_Data extracts_
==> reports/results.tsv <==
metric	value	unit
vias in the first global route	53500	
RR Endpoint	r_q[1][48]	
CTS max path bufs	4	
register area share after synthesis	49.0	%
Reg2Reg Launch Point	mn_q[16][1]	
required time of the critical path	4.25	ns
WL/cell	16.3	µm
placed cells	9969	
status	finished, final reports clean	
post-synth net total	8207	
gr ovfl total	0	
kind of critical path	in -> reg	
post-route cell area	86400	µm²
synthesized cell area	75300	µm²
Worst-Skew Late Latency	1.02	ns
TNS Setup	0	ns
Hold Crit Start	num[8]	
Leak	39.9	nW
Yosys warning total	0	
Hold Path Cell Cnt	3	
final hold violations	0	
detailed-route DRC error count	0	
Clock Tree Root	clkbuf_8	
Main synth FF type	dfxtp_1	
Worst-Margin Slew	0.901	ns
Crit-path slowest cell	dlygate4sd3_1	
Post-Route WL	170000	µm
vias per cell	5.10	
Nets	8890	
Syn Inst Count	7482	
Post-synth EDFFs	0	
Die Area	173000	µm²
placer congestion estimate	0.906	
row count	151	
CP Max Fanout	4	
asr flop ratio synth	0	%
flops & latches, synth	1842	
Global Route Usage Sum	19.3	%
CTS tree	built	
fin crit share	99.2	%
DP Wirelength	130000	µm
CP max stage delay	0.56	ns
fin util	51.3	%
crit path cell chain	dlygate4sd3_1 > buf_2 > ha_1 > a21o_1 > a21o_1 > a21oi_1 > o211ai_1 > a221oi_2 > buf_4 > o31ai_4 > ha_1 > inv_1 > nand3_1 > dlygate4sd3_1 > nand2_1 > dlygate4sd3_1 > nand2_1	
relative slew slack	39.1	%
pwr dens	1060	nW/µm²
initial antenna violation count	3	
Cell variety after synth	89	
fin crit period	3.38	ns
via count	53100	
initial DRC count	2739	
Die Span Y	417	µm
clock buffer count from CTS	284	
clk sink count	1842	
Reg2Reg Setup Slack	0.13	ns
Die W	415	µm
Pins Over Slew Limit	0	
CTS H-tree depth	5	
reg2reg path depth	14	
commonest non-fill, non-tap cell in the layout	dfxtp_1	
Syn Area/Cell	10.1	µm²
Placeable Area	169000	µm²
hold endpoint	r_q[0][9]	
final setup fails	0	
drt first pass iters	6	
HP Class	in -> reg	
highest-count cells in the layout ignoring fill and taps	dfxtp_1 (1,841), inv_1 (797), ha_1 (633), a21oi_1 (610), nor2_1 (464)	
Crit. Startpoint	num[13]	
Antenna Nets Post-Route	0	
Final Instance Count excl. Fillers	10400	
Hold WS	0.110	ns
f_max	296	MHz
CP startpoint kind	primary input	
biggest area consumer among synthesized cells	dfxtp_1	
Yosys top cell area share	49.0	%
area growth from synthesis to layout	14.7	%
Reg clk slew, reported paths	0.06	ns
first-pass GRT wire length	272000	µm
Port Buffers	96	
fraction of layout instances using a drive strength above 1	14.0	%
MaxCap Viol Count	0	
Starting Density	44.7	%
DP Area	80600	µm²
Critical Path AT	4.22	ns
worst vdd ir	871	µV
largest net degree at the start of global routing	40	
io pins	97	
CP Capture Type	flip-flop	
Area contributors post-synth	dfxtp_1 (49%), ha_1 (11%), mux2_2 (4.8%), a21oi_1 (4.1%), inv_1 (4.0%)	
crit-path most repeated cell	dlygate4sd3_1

--

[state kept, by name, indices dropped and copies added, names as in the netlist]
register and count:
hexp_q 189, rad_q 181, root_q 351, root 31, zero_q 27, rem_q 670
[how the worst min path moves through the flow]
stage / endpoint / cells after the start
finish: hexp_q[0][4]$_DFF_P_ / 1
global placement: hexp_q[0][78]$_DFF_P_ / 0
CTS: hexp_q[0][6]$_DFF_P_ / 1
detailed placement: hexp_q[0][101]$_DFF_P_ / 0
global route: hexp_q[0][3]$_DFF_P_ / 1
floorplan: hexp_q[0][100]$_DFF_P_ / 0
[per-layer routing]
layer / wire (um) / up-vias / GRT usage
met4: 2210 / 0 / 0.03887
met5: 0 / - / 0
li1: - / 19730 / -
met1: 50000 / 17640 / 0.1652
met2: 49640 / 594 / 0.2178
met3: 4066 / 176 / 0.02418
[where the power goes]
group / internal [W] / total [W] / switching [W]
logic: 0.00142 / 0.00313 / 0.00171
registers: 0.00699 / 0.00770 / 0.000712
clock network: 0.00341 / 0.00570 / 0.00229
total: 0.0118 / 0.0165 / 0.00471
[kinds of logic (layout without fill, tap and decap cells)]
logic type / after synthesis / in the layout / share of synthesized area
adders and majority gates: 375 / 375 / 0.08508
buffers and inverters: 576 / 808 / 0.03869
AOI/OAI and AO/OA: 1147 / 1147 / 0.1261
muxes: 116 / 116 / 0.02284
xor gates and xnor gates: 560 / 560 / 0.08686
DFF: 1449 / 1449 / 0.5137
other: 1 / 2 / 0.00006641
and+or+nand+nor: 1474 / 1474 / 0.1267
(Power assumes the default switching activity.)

---

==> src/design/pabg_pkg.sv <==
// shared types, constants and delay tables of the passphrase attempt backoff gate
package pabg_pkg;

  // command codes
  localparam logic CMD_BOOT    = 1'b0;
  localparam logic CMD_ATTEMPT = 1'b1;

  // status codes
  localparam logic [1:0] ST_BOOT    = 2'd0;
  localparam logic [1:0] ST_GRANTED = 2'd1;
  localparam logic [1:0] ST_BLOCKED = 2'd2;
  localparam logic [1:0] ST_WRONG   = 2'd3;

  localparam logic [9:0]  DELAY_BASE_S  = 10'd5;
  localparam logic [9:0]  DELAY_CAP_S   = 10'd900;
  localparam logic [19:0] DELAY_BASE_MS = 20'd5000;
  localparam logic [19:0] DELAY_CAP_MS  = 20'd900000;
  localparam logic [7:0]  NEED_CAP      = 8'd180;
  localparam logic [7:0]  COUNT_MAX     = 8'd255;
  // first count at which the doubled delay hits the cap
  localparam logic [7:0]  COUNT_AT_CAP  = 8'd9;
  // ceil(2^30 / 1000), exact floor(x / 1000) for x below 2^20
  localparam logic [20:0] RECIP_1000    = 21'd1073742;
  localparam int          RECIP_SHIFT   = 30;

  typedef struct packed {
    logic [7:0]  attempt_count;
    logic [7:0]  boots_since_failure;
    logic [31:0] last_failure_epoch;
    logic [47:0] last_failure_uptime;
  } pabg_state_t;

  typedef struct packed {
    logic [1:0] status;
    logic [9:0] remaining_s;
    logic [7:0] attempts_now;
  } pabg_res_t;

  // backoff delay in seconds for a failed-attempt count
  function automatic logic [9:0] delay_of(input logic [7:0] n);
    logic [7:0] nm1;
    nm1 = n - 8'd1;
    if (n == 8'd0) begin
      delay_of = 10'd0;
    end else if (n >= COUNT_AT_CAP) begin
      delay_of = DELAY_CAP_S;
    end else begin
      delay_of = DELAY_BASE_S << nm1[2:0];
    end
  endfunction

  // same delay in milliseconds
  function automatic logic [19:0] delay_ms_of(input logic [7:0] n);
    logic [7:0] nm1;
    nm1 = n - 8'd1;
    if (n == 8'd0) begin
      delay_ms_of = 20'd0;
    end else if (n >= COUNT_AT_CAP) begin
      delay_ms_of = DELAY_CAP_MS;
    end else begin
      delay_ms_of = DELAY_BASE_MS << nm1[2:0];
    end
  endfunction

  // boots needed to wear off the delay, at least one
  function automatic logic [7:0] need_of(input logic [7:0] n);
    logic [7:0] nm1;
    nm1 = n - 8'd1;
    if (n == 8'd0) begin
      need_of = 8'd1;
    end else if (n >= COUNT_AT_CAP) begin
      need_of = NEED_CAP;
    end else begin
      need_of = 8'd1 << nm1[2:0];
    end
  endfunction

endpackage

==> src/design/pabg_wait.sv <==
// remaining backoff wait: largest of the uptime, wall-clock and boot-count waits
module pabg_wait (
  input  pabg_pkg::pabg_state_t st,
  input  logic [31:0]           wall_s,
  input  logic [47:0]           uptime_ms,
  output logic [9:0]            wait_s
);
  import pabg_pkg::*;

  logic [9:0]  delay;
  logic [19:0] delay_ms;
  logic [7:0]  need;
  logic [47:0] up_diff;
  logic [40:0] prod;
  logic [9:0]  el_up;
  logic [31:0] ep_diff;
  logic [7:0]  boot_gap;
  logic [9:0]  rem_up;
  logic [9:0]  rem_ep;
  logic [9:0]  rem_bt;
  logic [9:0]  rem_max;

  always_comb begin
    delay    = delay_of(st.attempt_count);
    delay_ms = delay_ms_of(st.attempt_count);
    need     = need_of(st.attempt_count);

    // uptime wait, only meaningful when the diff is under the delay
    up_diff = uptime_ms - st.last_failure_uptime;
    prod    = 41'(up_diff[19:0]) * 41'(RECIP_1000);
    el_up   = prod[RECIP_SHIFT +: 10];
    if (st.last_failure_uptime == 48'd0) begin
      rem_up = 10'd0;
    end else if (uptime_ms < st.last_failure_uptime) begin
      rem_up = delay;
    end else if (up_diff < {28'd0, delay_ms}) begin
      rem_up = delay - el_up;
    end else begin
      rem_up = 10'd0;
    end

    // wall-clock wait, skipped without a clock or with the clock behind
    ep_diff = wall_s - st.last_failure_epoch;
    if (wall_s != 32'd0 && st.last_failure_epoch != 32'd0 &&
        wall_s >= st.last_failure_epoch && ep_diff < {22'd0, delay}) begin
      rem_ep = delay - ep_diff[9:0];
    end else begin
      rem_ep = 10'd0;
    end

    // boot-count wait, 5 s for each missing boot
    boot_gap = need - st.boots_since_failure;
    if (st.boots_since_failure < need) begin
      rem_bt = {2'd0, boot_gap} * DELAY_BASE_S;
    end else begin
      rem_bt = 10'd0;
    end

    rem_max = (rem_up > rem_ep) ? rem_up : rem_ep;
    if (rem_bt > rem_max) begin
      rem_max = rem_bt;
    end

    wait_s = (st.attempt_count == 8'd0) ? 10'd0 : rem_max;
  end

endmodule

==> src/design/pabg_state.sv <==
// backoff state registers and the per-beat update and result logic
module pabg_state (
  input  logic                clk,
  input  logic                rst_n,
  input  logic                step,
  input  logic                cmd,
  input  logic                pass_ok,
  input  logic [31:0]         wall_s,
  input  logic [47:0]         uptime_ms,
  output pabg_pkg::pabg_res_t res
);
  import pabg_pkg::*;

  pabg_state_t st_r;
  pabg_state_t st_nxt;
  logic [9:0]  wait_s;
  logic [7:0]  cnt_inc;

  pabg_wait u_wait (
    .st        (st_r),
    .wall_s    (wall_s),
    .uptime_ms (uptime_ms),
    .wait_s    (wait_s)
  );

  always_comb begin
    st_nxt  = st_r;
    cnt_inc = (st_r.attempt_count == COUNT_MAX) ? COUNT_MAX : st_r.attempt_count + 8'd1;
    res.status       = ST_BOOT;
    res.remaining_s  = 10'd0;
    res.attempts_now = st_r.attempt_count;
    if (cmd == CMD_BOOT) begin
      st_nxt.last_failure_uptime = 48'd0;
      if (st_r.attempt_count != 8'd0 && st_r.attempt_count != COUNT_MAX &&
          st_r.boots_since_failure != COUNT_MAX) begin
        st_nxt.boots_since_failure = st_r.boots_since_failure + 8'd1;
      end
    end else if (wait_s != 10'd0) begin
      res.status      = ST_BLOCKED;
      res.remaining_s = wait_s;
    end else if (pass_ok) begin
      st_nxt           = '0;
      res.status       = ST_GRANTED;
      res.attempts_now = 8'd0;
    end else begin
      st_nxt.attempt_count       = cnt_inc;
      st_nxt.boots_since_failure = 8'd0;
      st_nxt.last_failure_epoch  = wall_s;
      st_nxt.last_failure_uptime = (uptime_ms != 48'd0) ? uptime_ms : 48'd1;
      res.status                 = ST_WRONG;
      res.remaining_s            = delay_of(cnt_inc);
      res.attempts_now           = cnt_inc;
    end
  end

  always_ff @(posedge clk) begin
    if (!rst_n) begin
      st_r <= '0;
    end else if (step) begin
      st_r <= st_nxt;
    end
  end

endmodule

_What to work on_
If a line in the data above holds the word "after", count it, and give only the final number.

_Solved exercise_
4